Between any two real numbers there are infinitely many rational and irrational numbers.
I should probably elaborate. To me, your question is basically, “which of the following is closer to a rational number: $\sqrt{2}, \pi, e, e^2$ and so on?”
The answer is that they’re all “infinitesimally close” to a rational number, although I’d rather not use this dodgy language.
Let $x$ be any of the irrational numbers above - or any other irrational number - and let $\varepsilon > 0$, no matter how small.
Then $\exists \ q(\varepsilon) \in \mathbb{Q}$ such that $q \in (x-\varepsilon, x+ \varepsilon).$ In fact, there exist infinitely many such rational numbers in this interval.
Furthermore, let $y$ be any real number, rational or irrational.
Then $\exists \ p(\varepsilon) \in \mathbb{Q}$ such that $p \in (y-\varepsilon, y+ \varepsilon)$ (in fact, there are infinitely many rational numbers in this interval) and also $\exists \ j \in \mathbb{R} - \mathbb{Q}$ such that $j \in (y-\varepsilon, y+ \varepsilon)$ (in fact, there are infinitely many irrational numbers are in this interval).
Furthermore, this closeness relationship between $\mathbb{Q}$ and $\mathbb{R} - \mathbb{Q}$ can also be summarised as follows:
$ \mathbb{Q}$ is dense in $\mathbb{R}$, $\mathbb{R} - \mathbb{Q}$ is dense in $\mathbb{R}$, but $\mathbb{Q}$ and $\mathbb{R} - \mathbb{Q}$ are disjoint subsets of $\mathbb{R}$.
I think you are confusing "a" rational number meaning a specific rational number with "a" rational number meaning any rational number.
Given the rational numb $3$ and the irrational numbers $e$ and $\pi$. $\pi$ is clearly closer to $3$ than to $e$ is. And there are irrational numbers closer. $\pi =0.14 = 3.0015926535897932384626433832795....$ is even closer to $3$.

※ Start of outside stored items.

## config.mk

```make
export PLATFORM = sky130hd
export DESIGN_NAME = series_requester_flat
export DESIGN_NICKNAME = d
export VERILOG_FILES = /design/src/rtl/series_requester_pkg.sv /design/src/rtl/series_requester_if.sv /design/src/rtl/series_requester_result_fifo2.sv /design/src/rtl/series_requester.sv /design/src/flat_wrapper.sv
export SDC_FILE = /design/constraint.sdc
export NUM_CORES = 1
export LEC_CHECK = 0
export ABC_AREA = 0
export ABC_CLOCK_PERIOD_IN_PS = 4100
export BUFFER_PORTS_ARGS = -buffer_cell sky130_fd_sc_hd__buf_2
export CAP_MARGIN = 0
export CORE_UTILIZATION = 40
export DETAILED_ROUTE_END_ITERATION = 6
export GPL_TIMING_DRIVEN = 1
export PLACE_DENSITY = 0.6
export SYNTH_ARGS = -nofsm -noshare
export SYNTH_HDL_FRONTEND = slang
export SYNTH_SLANG_ARGS = --single-unit
```

## constraint.sdc

```tcl
create_clock -name clk -period 4.1 [get_ports clk]
set_input_delay 0.205 -clock clk [delete_from_list [all_inputs] [get_ports clk]]
set_output_delay 0.205 -clock clk [all_outputs]
set_load 0.005 [all_outputs]
```

## src/rtl/series_requester_pkg.sv

```systemverilog
// Shared definitions for the series requester: FSM encoding and watchdog defaults.
package series_requester_pkg;

  localparam int DEFAULT_TIMEOUT = 64;

  typedef enum logic [1:0] {
    IDLE      = 2'd0,
    LAUNCH    = 2'd1,
    WAIT_ACK  = 2'd2,
    WAIT_DONE = 2'd3
  } state_e;

  // Plain vector constants so the state register stays a legacy-friendly logic [1:0].
  localparam logic [1:0] ST_IDLE      = IDLE;
  localparam logic [1:0] ST_LAUNCH    = LAUNCH;
  localparam logic [1:0] ST_WAIT_ACK  = WAIT_ACK;
  localparam logic [1:0] ST_WAIT_DONE = WAIT_DONE;

  // Watchdog value at which a stalled job is abandoned.
  function automatic logic [7:0] wd_limit(input int timeout);
    return 8'(timeout - 1);
  endfunction

endpackage

```

## src/rtl/series_requester_if.sv

```systemverilog
// Host, engine and consumer handshake signals of the series requester.
interface series_requester_if #(
  parameter int XW = 8,
  parameter int RW = 16
);
  logic          in_valid;
  logic [XW-1:0] in_data;
  logic          in_ready;
  logic          eng_start;
  logic [XW-1:0] eng_x;
  logic          eng_busy;
  logic          eng_ready;
  logic [RW-1:0] eng_result;
  logic          out_valid;
  logic [RW-1:0] out_data;
  logic          out_ready;

  // Requester side.
  modport slave (
    input  in_valid, in_data, eng_busy, eng_ready, eng_result, out_ready,
    output in_ready, eng_start, eng_x, out_valid, out_data
  );

  // Host / engine / consumer side.
  modport master (
    output in_valid, in_data, eng_busy, eng_ready, eng_result, out_ready,
    input  in_ready, eng_start, eng_x, out_valid, out_data
  );
endinterface

```

## src/rtl/series_requester_result_fifo2.sv

```systemverilog
// Two-entry result FIFO; push while full is accepted only together with a pop.
module result_fifo2 #(
  parameter int RW = 16
) (
  input  logic          clk,
  input  logic          rst_n,
  input  logic          push,
  input  logic [RW-1:0] push_data,
  input  logic          pop,
  output logic [RW-1:0] head,
  output logic          full,
  output logic          empty
);

  logic [RW-1:0] mem [2];
  logic          wr_ptr;
  logic          rd_ptr;
  logic [1:0]    count;
  logic          do_push;
  logic          do_pop;

  assign full    = (count == 2'd2);
  assign empty   = (count == 2'd0);
  assign do_pop  = pop && !empty;
  assign do_push = push && (!full || do_pop);
  assign head    = mem[rd_ptr];

  // Storage, pointers and occupancy update.
  always_ff @(posedge clk or negedge rst_n) begin
    if (!rst_n) begin
      // NOTE: the two storage words are reset so the head reads zero out of reset;
      // at this depth that costs nothing and keeps out_data deterministic.
      mem[0] <= '0;
      mem[1] <= '0;
      wr_ptr <= 1'b0;
      rd_ptr <= 1'b0;
      count  <= 2'd0;
    end else begin
      // NOTE: non-blocking assignments keep every register sampling pre-edge values,
      // so a push and pop on the same edge see a consistent occupancy.
      if (do_push) begin
        mem[wr_ptr] <= push_data;
        wr_ptr      <= ~wr_ptr;
      end
      if (do_pop) begin
        rd_ptr <= ~rd_ptr;
      end
      if (do_push && !do_pop) begin
        count <= count + 2'd1;
      end else if (do_pop && !do_push) begin
        count <= count - 2'd1;
      end
    end
  end

endmodule

```

## src/rtl/series_requester.sv

```systemverilog
// Launches one operand at a time into a series engine, guards it with a watchdog,
// and queues results in a two-entry FIFO.
module series_requester
  import series_requester_pkg::*;
#(
  parameter int XW      = 8,
  parameter int RW      = 16,
  parameter int TIMEOUT = DEFAULT_TIMEOUT
) (
  input  logic                clk,
  input  logic                rst_n,
  series_requester_if.slave   bus,
  output logic                err,
  output logic [7:0]          jobs
);

  localparam logic [7:0] WD_LIMIT = wd_limit(TIMEOUT);

  logic [1:0]    state;
  logic [XW-1:0] eng_x_q;
  logic [7:0]    wd;
  logic [7:0]    wd_next;
  logic          fifo_full;
  logic          fifo_empty;
  logic          accept;
  logic          done;
  logic          expired;
  logic          push;
  logic          pop;

  // The in_ready gate leaves a free FIFO slot for every job in flight.
  assign bus.in_ready  = (state == ST_IDLE) && !fifo_full;
  assign bus.eng_start = (state == ST_LAUNCH);
  assign bus.eng_x     = eng_x_q;
  assign bus.out_valid = !fifo_empty;
  assign accept        = bus.in_valid && bus.in_ready;
  assign pop           = bus.out_valid && bus.out_ready;
  assign push          = done;

  // Job completion and watchdog expiry for the current wait state.
  always_comb begin
    // NOTE: defaults first so every path assigns every output and no latch is inferred.
    wd_next = wd + 8'd1;
    done    = 1'b0;
    expired = 1'b0;
    if (state == ST_WAIT_DONE) begin
      done = bus.eng_ready && !bus.eng_busy;
    end
    if ((state == ST_WAIT_ACK && !bus.eng_busy) || (state == ST_WAIT_DONE && !done)) begin
      expired = (wd_next == WD_LIMIT);
    end
  end

  // Sequencer: accept, launch, wait for busy, wait for result or watchdog.
  always_ff @(posedge clk or negedge rst_n) begin
    if (!rst_n) begin
      state   <= ST_IDLE;
      eng_x_q <= '0;
      wd      <= 8'd0;
      err     <= 1'b0;
      jobs    <= 8'd0;
    end else begin
      case (state)
        ST_IDLE: begin
          if (accept) begin
            eng_x_q <= bus.in_data;
            state   <= ST_LAUNCH;
          end
        end
        ST_LAUNCH: begin
          wd    <= 8'd0;
          state <= ST_WAIT_ACK;
        end
        ST_WAIT_ACK: begin
          wd <= wd_next;
          if (bus.eng_busy) begin
            state <= ST_WAIT_DONE;
          end else if (expired) begin
            err   <= 1'b1;
            state <= ST_IDLE;
          end
        end
        default: begin
          wd <= wd_next;
          if (done) begin
            jobs  <= jobs + 8'd1;
            state <= ST_IDLE;
          end else if (expired) begin
            err   <= 1'b1;
            state <= ST_IDLE;
          end
        end
      endcase
    end
  end

  result_fifo2 #(.RW(RW)) u_fifo (
    .clk       (clk),
    .rst_n     (rst_n),
    .push      (push),
    .push_data (bus.eng_result),
    .pop       (pop),
    .head      (bus.out_data),
    .full      (fifo_full),
    .empty     (fifo_empty)
  );

endmodule

```

## src/flat_wrapper.sv

```systemverilog
// flat-port wrapper written by rule: the top's interface ports become plain ports
module series_requester_flat import series_requester_pkg::*;
#(
  parameter int XW      = 8,
  parameter int RW      = 16,
  parameter int TIMEOUT = DEFAULT_TIMEOUT
)
  (clk, rst_n, err, jobs, bus_in_valid, bus_in_data, bus_eng_busy, bus_eng_ready, bus_eng_result, bus_out_ready, bus_in_ready, bus_eng_start, bus_eng_x, bus_out_valid, bus_out_data);
  series_requester_if #(.XW(XW), .RW(RW)) bus_i ();
  input  logic clk;
  input  logic rst_n;
  output logic err;
  output logic [7:0] jobs;
  input wire logic [$bits(bus_i.in_valid)-1:0] bus_in_valid;
  input wire logic [$bits(bus_i.in_data)-1:0] bus_in_data;
  input wire logic [$bits(bus_i.eng_busy)-1:0] bus_eng_busy;
  input wire logic [$bits(bus_i.eng_ready)-1:0] bus_eng_ready;
  input wire logic [$bits(bus_i.eng_result)-1:0] bus_eng_result;
  input wire logic [$bits(bus_i.out_ready)-1:0] bus_out_ready;
  output wire logic [$bits(bus_i.in_ready)-1:0] bus_in_ready;
  output wire logic [$bits(bus_i.eng_start)-1:0] bus_eng_start;
  output wire logic [$bits(bus_i.eng_x)-1:0] bus_eng_x;
  output wire logic [$bits(bus_i.out_valid)-1:0] bus_out_valid;
  output wire logic [$bits(bus_i.out_data)-1:0] bus_out_data;
  assign bus_i.in_valid = bus_in_valid;
  assign bus_i.in_data = bus_in_data;
  assign bus_i.eng_busy = bus_eng_busy;
  assign bus_i.eng_ready = bus_eng_ready;
  assign bus_i.eng_result = bus_eng_result;
  assign bus_i.out_ready = bus_out_ready;
  assign bus_in_ready = bus_i.in_ready;
  assign bus_eng_start = bus_i.eng_start;
  assign bus_eng_x = bus_i.eng_x;
  assign bus_out_valid = bus_i.out_valid;
  assign bus_out_data = bus_i.out_data;
  series_requester #(.XW(XW), .RW(RW), .TIMEOUT(TIMEOUT)) u_core (.clk(clk), .rst_n(rst_n), .bus(bus_i), .err(err), .jobs(jobs));
endmodule
```

==> results of run 1 <==
[registers in the layout (all words and copies together), names as in the netlist]
name and flops:
u_core.state 2, u_core.err 1, u_core.u_fifo.mem 32, u_core.u_fifo.wr_ptr 1
u_core.bus.eng_x 8, u_core.u_fifo.count 2, u_core.wd 8, u_core.u_fifo.rd_ptr 1
u_core.jobs 8
[layout make-up]
| type | instances | area share, % |
|---|---|---|
| Sequential cell | 63 | 45.4 |
| Multi-Input combinational cell | 137 | 35.8 |
| Clock buffer | 12 | 4.47 |
| Clock inverter | 4 | 0.577 |
| Inverter | 4 | 0.433 |
| Tap cell | 96 | 3.46 |
| Timing Repair Buffer | 67 | 9.88 |
[logic make-up after synthesis]
group / count (synthesis) / synth area share [%]
AOI/OAI and AO/OA: 22 / 5.18
xor gates and xnor gates: 17 / 5.14
adders and majority gates: 4 / 1.73
buffers and inverters: 11 / 2.76
DFF: 63 / 54.4
muxes: 58 / 23.8
and+or+nand+nor: 36 / 7.00
[repair_timing]
| item | CTS | global route |
|---|---|---|
| hold buffers | 1 | 0 |
| setup buffers | 0 | 0 |
| hold endpoints to repair | 29 | 0 |
[per-layer routing]
layer / up-vias / track usage (%) / wire [um]
met5: - / 0 / 0
met4: 0 / 8.49 / 100
met3: 9 / 4.55 / 294
met2: 64 / 22.8 / 2390
met1: 890 / 19.6 / 2510
li1: 889 / - / -
[power by group]
| group | internal (mW) | switching (mW) | leakage (nW) |
|---|---|---|---|
| logic | 0.520 | 0.302 | 0.817 |
| registers | 0.890 | 0.221 | 0.771 |
| clock network | 0.248 | 0.226 | 0.0959 |
| total | 1.66 | 0.749 | 1.68 |
[cell usage in the layout, fill, tap and decap left out, drive strengths merged]
cell type    synthesis  routed
a211oi               2       2
a21o                 3       3
a21oi                3       3
a22o                 2       2
and2                 1       1
and2b                1       1
and3                 3       3
and4                 1       1
and4b                1       1
buf                  5      66
clkbuf               2      12
clkinv               0       4
dfrtp               63      63
dlygate4sd3          0       1
ha                   4       4
inv                  4       4
mux2                57      57
mux2i                1       1
nand2               10      10
nand2b               1       1
nand3                7       7
nand4                3       3
nor2                 5       5
nor2b                1       1
o21a                 1       1
o21ai                8       8
o31a                 2       2
o31ai                1       1
or2                  1       1
or3                  1       1
xnor2                9       9
xor2                 8       8
[worst paths after layout]
kind                                             start  slack [ns]                           endpoint
hold / removal                      bus_eng_result[15]         0.1  u_core.u_fifo.mem[15]$_DFFE_PN0P_
setup / recovery           u_core.state[1]$_DFFE_PN0P_        1.99  u_core.u_fifo.mem[31]$_DFFE_PN0P_
min in group asynchronous                        rst_n        0.44         u_core.jobs[5]$_DFFE_PN0P_
setup reg to reg           u_core.state[1]$_DFFE_PN0P_        1.99  u_core.u_fifo.mem[31]$_DFFE_PN0P_
max in group asynchronous                        rst_n        2.78  u_core.u_fifo.mem[28]$_DFFE_PN0P_
hold reg to reg             u_core.jobs[7]$_DFFE_PN0P_        0.47         u_core.jobs[7]$_DFFE_PN0P_
[stage by stage]
step           worst slack [ns]  power, mW
4_1_cts                    1.94       2.45
3_3_place_gp               2.02       1.93
5_1_grt                    1.86       2.60
6_report                   1.99       2.41
2_1_floorplan              2.41       1.64
3_5_place_dp               1.94       1.96
==> flow_summary.toml, run 1 <==
[sta]
finalCritPeriodShare_pct = 51.4
fmax_ghz = 0.475
fin_hold_ws_ns = 0.0993
worstMarginPinSlew_ns = 0.745
finalSetupViolations = 0
relSlewSlack_pct = 50.3
slew_violations = 0
rsz0062_at_grt = "false"
setup_tns_ns = 0
hold_viol_final = 0
fin_crit_ns = 2.11
skew_ns = 0.00426

[floorplanning]
die_w_um = 87.1
fp.dieH_um = 87.1
start_util_pct = 42.0
dieArea_um2 = 7590
fp.coreArea_um2 = 6910
rows = 30
ios = 66

[power_and_ir_drop]
p_leak_nw = 1.68
powerDensity_nw_per_um2 = 694
irDropWorstVdd_mv = 0.254

[global_routing]
grt_pass1_wl_mm = 8.42
grt_pass1_vias = 1812
antenna_found_initial = 0
overflow = 0
grt_max_degree = 35
grt_use_total_pct = 15.2

[worst_setup_path]
endpoint_kind = "flop"
worstSetupPathType = "flop to flop"
cpMaxStageDelayCell = "nor2b_4"
crit_cells = 4
start_kind = "flop"
crit_fanout = 16
r2r_cells = 4
cp_top_family = "simple AND/OR/NAND/NOR gates"
cp_data_required_time_ns = 4.32
cp.arrival_ns = 2.32
path_cells = "and4b_1 > o21a_4 > nor2b_4 > mux2_2"
slowest_delay_ns = 0.52
path_buf_inv = 0

[synthesis]
synth_most_common_cell = "dfrtp_1"
synth_ff_type = "dfrtp_1"
synthArstFlopShare_pct = 100
synthCells = 211
synth_cell_types = 35
ys_top_cells_by_count = "dfrtp_1 (63), mux2_2 (40), mux2_4 (10), nand2_1 (9), xnor2_1 (9)"
yosysTopAreaCell = "dfrtp_1"
syn-cell-area_um2 = 2900
syn_nets = 245
synth_seq_area_share_pct = 54.4
synth-edff-count = 0
syn_avg_cell_area_um2 = 13.7
synth_top_area_share_pct = 54.4
yosys-top-cells-area = "dfrtp_1 (54%), mux2_2 (16%), mux2_4 (5.2%)"
yosysWarnings = 0
ys_seq_elements = 63

[layout]
fin_area_um2 = 3470
seq_area_um2 = 1580
fillerInstances = 661
final_nets = 316
layoutNonFillerInstCount = 383
multiInputGateArea_um2 = 1240
fin_util_pct = 50.3
area_growth_pct = 19.8
layout-drive-gt1-share_pct = 47.4
antenna_cells = 0

[cts]
cts_resized = 0
clock_path_buffers = 2
insertion_delay_ns = 0.33
root_buffer = "clkbuf_8"
cts.clk_slew.worst_paths_ns = 0.07
cts_buffers = 9
cts_tree = "done"
cts.sink_count = 63
ctsHtreeMaxLevel = 3

[placed_design]
dp.cells = 366
hpwl_mm = 3.68
placed_area_um2 = 3290
place_congestion = 0.790
numPortBuffers = 65

[detailed_routing]
totalWireLength_mm = 5.29
drc_errors = 0
first_pass_iters = 4
initialDrtViolationCount = 59
routedWlPerCell_um = 13.8
via_per_inst = 4.84
dr_total_vias = 1852
postRouteAntennaNets = 0

[min_path]
hp-class = "input port to flop"
whs_path_depth = 2

[job]
cap_violations = 0

[outcome]
status = "completed"
No activity file was read; power rests on OpenSTA's default activity.
==> run 2, diff against run 1 <==
--- a/config.mk
+++ b/config.mk
@@ -6,7 +6,7 @@
 export NUM_CORES = 1
 export LEC_CHECK = 0
 export ABC_AREA = 0
-export ABC_CLOCK_PERIOD_IN_PS = 4100
+export ABC_CLOCK_PERIOD_IN_PS = 2100
 export BUFFER_PORTS_ARGS = -buffer_cell sky130_fd_sc_hd__buf_2
 export CAP_MARGIN = 0
 export CORE_UTILIZATION = 40
==> constraint.sdc (replaced) <==
create_clock -name clk -period 2.1 [get_ports clk]
set_input_delay 0.105 -clock clk [delete_from_list [all_inputs] [get_ports clk]]
set_output_delay 0.105 -clock clk [all_outputs]
set_load 0.005 [all_outputs]
==> run 2 against run 1 <==
Against the previous run: fmax increased by 19%; critical path depth increased by 1; final cell count increased by 4.2%; highest routed layer unchanged.
==> flow_summary.toml, run 2 (synthesis results as in run 1) <==
[sta]
fin_crit_ns = 1.77
hold_viol_final = 0
worstMarginPinSlew_ns = 0.630
fmax_ghz = 0.566
rsz0062_at_grt = "false"
setup_tns_ns = 0
skew_ns = 0.00432
finalCritPeriodShare_pct = 84.2
relSlewSlack_pct = 58.0
finalSetupViolations = 0
slew_violations = 0

[floorplanning]
die_w_um = 87.1
dieArea_um2 = 7590
fp.coreArea_um2 = 6910
ios = 66
start_util_pct = 42.0
fp.dieH_um = 87.1
rows = 30

[detailed_routing]
first_pass_iters = 4
postRouteAntennaNets = 0
via_per_inst = 4.82
routedWlPerCell_um = 13.8
dr_total_vias = 1925
drc_errors = 0
totalWireLength_mm = 5.50
initialDrtViolationCount = 83

[worst_setup_path]
cpMaxStageDelayCell = "dfrtp_1"
path_buf_inv = 1
worstSetupPathType = "flop to flop"
endpoint_kind = "flop"
cp_data_required_time_ns = 2.31
crit_fanout = 10
cp_top_family = "simple AND/OR/NAND/NOR gates"
path_cells = "and4b_1 > o21a_4 > nor2b_4 > buf_12 > mux2_4"
start_kind = "flop"
cp.arrival_ns = 1.98
slowest_delay_ns = 0.43

[layout]
fin_area_um2 = 3680
multiInputGateArea_um2 = 1240
top_register = "u_core.u_fifo.mem"
final_nets = 333
layout_commonest_cell = "buf_2"
largest_reg_flops = 32
seq_area_um2 = 1580
antenna_cells = 0
layout-drive-gt1-share_pct = 46.2
area_growth_pct = 26.9
fillerInstances = 639
mostFrequentLayoutCells = "buf_2 (65), dfrtp_1 (63), mux2_2 (40)"

[cts]
postCtsSetupBuffers = 0
insertion_delay_ns = 0.33
cts.sink_count = 63
cts_buffers = 9
cts.clk_slew.worst_paths_ns = 0.07
root_buffer = "clkbuf_8"
cts_resized = 0
clock_path_buffers = 2
ctsHtreeMaxLevel = 3
cts_tree = "done"

[job]
cap_violations = 0

[global_routing]
grt_pass1_wl_mm = 8.93
overflow = 0
grt_max_degree = 37
antenna_found_initial = 0
grt_use_total_pct = 15.5
grt_pass1_vias = 1959

[power_and_ir_drop]
irDropWorstVdd_mv = 0.690
p_leak_nw = 1.78
powerDensity_nw_per_um2 = 1330

[placed_design]
hpwl_mm = 3.72
placed_area_um2 = 3340
place_congestion = 0.770
numPortBuffers = 65

[min_path]
hp-class = "input port to flop"

[outcome]
status = "completed"
run 2: cell type report:
class | instances | share of cell area [%]
Clock buffer | 11 | 4.12
Clock inverter | 4 | 1.22
Timing Repair Buffer | 84 | 14.4
Inverter | 4 | 0.408
Tap cell | 96 | 3.27
Multi-Input combinational cell | 137 | 33.8
Sequential cell | 63 | 42.9
run 2: final timing paths:
| check | endpoint | slack, ns | cells past startpoint | start |
|---|---|---|---|---|
| min in group asynchronous | u_core.jobs[5]$_DFFE_PN0P_ | 0.33 | 2 | rst_n |
| worst min register to register | u_core.jobs[7]$_DFFE_PN0P_ | 0.46 | 1 | u_core.jobs[7]$_DFFE_PN0P_ |
| worst max register to register | u_core.u_fifo.mem[26]$_DFFE_PN0P_ | 0.33 | 5 | u_core.state[1]$_DFFE_PN0P_ |
| max in group asynchronous | u_core.u_fifo.mem[12]$_DFFE_PN0P_ | 1.16 | 3 | rst_n |
| worst min-delay path | u_core.u_fifo.mem[30]$_DFFE_PN0P_ | 0.02 | 2 | bus_eng_result[14] |
| worst max-delay path | u_core.u_fifo.mem[26]$_DFFE_PN0P_ | 0.33 | 5 | u_core.state[1]$_DFFE_PN0P_ |
run 2: worst reg2reg max path, cell delays in order (launching register included):
cell	delay [ns]
dfrtp_1	0.43
and4b_1	0.26
o21a_4	0.17
nor2b_4	0.29
buf_12	0.19
mux2_4	0.31
run 2: stage by stage:
step / total power [mW] / util [%] / hold WS (ns) / worst slack (ns) / cells
final: 4.89 / 53.2 / 0.0209 / 0.332 / 399
after CTS: 4.95 / 53.1 / 0.00100 / 0.321 / 398
after detailed placement: 3.85 / 48.4 / 0.169 / 0.331 / 370
after global placement: 3.80 / 48.4 / 0.174 / 0.362 / 370
after global routing: 5.23 / 53.2 / 0.00545 / 0.229 / 399
after floorplan: 3.21 / - / -0.191 / 0.414 / 211
run 2: power by group:
part           internal (mW)  total, mW  switching [mW]
Sequential              1.74       2.11           0.371
Combinational           1.06       1.73           0.667
Clock                  0.600       1.05           0.448
Total                   3.40       4.89            1.49
run 2: timing repair:
item | CTS | global route
endpoints found under the setup margin | 0 | 0
hold buffers | 13 | 1
hold endpoints to repair | 39 | 1
run 2: per-layer routing:
layer  GRT usage [%]  wire [um]  part of all wire [%]  up-vias
met1            19.3       2550                    46      942
met5               0          0                     0        -
met4            6.26         65                   1.2        0
li1                -          -                     -      924
met2            25.3       2600                    47       55
met3            4.64        279                   5.1        4
==> run 3, diff against run 2 <==
--- a/config.mk
+++ b/config.mk
@@ -6,7 +6,7 @@
 export NUM_CORES = 1
 export LEC_CHECK = 0
 export ABC_AREA = 0
-export ABC_CLOCK_PERIOD_IN_PS = 2100
+export ABC_CLOCK_PERIOD_IN_PS = 1770
 export BUFFER_PORTS_ARGS = -buffer_cell sky130_fd_sc_hd__buf_2
 export CAP_MARGIN = 0
 export CORE_UTILIZATION = 40
==> constraint.sdc (replaced) <==
create_clock -name clk -period 1.77 [get_ports clk]
set_input_delay 0.0885 -clock clk [delete_from_list [all_inputs] [get_ports clk]]
set_output_delay 0.0885 -clock clk [all_outputs]
set_load 0.005 [all_outputs]
==> run 3 against run 2 <==
Against the previous run: flip-flop and latch count unchanged; combinational power up 27%; total power increased by 23%.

And we can make a norm where metrics are ranked on how far they are from $3$. Via $|x|_n = |x-3|$.
That's easy but fairly pointless.
But what it sounds like what asking whether there are some irrational numbers that are closer to their closest rationals than other irrational to their closest rationals.
The answer to that is no. For any irrational we can find rationals arbitrarily close to it so there is not closest rational and there is no measurable distance between an irrational number and all the potential (infinitely many of them) rationals that can be arbitrarily close to it.
For any $\epsilon > 0$ there will always be (infinitely many) rationals within $\epsilon$ of the irrational.